- **Dataset entries**:
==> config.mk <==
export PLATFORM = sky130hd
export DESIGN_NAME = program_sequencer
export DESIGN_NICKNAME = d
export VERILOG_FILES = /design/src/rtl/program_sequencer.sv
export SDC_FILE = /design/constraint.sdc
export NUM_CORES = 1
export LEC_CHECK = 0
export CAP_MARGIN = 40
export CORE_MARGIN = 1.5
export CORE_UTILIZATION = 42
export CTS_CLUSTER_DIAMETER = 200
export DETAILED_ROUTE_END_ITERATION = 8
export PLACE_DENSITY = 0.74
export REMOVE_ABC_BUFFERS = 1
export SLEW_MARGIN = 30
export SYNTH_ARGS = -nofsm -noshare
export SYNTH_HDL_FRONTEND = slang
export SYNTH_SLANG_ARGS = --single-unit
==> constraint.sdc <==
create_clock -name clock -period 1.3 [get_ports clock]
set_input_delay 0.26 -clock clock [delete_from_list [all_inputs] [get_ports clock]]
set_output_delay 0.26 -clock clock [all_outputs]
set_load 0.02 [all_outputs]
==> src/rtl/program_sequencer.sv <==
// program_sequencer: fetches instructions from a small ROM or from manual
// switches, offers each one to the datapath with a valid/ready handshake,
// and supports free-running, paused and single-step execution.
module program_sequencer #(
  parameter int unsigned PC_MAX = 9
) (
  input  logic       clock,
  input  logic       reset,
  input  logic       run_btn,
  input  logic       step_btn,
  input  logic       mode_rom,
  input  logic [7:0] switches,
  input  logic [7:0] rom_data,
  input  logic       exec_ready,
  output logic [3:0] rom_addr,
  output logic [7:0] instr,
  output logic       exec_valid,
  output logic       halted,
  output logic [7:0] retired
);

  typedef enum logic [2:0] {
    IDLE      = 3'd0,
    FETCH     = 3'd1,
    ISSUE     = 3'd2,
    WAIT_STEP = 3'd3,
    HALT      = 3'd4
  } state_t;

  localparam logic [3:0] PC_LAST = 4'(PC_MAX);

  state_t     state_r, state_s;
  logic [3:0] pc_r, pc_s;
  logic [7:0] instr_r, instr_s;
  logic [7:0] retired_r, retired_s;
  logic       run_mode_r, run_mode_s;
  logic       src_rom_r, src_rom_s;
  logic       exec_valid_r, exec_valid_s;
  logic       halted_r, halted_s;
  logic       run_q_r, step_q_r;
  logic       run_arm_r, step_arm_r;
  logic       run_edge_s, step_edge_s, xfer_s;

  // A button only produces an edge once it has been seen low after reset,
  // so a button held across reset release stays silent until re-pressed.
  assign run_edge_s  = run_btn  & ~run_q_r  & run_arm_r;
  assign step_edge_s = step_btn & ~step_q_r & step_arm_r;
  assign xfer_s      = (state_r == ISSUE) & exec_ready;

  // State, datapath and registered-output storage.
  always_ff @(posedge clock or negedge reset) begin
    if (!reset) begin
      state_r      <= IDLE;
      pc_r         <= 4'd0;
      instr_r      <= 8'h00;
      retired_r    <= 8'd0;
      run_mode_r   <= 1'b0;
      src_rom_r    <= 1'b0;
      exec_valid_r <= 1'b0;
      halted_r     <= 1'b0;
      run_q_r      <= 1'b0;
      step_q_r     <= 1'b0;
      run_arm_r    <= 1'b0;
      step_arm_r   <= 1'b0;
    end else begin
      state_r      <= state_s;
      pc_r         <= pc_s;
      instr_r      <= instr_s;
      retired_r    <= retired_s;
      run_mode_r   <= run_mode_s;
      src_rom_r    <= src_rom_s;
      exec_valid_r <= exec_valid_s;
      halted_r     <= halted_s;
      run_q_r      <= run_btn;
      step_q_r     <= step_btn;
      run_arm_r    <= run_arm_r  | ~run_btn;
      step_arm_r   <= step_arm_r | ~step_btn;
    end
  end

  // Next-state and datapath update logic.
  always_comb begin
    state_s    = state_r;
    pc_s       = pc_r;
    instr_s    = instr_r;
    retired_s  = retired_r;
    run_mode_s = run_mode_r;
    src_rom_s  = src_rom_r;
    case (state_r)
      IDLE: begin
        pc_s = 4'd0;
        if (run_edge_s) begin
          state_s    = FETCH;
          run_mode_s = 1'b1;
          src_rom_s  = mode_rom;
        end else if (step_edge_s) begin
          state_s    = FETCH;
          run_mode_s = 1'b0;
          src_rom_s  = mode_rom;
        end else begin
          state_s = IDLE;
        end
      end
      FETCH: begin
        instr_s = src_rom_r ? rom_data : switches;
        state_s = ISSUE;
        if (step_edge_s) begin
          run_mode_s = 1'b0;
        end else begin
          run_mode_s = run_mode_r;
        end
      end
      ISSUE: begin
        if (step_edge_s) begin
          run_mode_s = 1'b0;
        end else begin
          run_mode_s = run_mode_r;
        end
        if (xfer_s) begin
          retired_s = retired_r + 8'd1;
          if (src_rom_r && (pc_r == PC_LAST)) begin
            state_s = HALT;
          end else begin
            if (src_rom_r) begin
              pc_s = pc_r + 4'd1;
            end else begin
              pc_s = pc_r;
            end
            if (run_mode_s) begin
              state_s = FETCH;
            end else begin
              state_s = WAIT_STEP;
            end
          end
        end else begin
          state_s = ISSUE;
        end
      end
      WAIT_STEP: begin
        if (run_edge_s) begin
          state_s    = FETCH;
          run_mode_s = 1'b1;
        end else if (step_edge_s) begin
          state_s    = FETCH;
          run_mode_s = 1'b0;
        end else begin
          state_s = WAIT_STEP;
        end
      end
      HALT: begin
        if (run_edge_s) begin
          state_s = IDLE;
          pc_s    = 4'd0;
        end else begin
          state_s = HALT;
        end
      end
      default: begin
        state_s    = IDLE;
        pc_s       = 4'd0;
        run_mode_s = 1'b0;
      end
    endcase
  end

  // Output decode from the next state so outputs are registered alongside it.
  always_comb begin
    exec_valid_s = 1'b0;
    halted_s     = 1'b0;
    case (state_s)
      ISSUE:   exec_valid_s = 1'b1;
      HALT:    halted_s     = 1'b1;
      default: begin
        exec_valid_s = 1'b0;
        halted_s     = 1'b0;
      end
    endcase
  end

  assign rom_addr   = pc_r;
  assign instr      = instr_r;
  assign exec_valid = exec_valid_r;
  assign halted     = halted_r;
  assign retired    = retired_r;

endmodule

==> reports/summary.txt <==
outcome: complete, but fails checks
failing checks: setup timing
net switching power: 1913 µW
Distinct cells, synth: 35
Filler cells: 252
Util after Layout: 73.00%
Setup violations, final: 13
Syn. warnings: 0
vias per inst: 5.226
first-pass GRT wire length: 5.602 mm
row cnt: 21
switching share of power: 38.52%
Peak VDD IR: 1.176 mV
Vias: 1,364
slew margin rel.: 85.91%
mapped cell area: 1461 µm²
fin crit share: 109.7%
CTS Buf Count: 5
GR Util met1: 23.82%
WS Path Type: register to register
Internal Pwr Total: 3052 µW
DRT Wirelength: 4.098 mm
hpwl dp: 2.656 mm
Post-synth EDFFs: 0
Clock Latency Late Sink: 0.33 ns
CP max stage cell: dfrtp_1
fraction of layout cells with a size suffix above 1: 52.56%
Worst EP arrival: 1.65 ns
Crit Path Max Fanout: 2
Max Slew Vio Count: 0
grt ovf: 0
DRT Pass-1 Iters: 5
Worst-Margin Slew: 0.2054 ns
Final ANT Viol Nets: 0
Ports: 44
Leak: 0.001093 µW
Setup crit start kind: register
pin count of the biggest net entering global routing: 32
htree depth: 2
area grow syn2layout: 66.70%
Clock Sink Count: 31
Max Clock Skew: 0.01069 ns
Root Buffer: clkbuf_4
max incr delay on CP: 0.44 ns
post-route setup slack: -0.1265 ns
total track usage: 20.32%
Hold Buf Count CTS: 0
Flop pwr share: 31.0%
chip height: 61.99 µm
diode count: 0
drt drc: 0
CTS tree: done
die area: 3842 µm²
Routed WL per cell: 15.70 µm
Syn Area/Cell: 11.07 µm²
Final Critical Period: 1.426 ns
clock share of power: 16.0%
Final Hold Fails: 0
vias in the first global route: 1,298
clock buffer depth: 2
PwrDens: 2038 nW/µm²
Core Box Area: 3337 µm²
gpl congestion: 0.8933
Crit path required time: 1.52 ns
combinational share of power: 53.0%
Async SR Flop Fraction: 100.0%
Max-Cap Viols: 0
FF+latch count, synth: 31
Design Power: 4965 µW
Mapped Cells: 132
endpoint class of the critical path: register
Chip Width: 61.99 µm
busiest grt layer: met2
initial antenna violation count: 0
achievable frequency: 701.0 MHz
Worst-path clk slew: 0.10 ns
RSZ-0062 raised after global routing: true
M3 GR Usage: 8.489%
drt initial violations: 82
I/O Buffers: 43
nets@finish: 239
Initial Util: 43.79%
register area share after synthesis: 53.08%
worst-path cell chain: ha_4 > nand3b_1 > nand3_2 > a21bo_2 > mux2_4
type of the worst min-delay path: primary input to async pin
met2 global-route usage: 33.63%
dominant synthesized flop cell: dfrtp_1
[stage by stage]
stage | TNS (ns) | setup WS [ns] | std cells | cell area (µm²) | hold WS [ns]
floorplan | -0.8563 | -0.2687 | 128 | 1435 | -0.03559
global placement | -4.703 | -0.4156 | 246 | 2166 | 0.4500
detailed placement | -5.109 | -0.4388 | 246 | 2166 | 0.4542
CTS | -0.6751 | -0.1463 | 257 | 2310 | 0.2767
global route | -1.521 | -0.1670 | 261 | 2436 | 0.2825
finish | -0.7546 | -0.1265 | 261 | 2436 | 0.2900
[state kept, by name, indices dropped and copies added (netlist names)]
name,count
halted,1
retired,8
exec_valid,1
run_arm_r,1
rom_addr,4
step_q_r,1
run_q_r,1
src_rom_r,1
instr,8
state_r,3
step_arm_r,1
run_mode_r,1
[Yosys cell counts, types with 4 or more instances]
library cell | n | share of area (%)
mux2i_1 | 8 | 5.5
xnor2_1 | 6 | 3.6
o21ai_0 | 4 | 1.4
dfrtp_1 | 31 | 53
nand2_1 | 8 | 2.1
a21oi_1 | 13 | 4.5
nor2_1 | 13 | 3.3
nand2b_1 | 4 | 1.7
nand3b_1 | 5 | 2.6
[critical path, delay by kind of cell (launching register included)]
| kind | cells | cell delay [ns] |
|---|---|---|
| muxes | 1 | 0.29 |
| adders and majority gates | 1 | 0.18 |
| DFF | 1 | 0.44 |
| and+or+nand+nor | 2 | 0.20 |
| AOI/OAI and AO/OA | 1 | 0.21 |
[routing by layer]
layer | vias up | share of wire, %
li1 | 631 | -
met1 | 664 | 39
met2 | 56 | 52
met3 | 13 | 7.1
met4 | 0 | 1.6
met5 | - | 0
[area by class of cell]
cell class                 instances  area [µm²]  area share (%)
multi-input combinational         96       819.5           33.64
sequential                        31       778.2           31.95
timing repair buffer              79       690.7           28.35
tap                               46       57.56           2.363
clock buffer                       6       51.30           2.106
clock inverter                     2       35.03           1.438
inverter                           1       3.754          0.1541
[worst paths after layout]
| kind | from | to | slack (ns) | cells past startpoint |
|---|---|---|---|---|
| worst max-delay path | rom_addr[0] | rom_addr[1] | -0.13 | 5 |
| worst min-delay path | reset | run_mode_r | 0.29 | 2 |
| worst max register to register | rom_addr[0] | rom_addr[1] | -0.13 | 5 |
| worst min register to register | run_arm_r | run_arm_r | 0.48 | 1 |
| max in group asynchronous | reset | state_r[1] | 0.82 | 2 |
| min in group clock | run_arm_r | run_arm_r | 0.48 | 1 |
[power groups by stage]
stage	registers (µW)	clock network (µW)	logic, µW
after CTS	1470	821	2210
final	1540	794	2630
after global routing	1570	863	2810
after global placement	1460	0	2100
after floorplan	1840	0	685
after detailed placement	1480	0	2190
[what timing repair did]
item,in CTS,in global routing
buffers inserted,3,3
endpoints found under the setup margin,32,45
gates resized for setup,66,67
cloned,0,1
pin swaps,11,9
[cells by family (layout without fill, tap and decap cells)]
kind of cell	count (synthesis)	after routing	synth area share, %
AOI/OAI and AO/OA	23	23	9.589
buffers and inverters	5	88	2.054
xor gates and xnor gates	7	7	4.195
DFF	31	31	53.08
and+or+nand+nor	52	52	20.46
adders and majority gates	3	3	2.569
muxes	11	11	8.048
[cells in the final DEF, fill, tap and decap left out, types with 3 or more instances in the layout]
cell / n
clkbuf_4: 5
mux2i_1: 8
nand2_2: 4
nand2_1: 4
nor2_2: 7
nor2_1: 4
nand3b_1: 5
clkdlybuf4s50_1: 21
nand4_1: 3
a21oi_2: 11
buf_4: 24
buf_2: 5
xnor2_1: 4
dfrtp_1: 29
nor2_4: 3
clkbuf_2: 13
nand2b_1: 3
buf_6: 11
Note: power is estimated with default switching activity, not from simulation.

- **What is being asked**:
Counting only lines of the data above that hold "instances", report the total and nothing else.

- **Answer to this exercise**:
3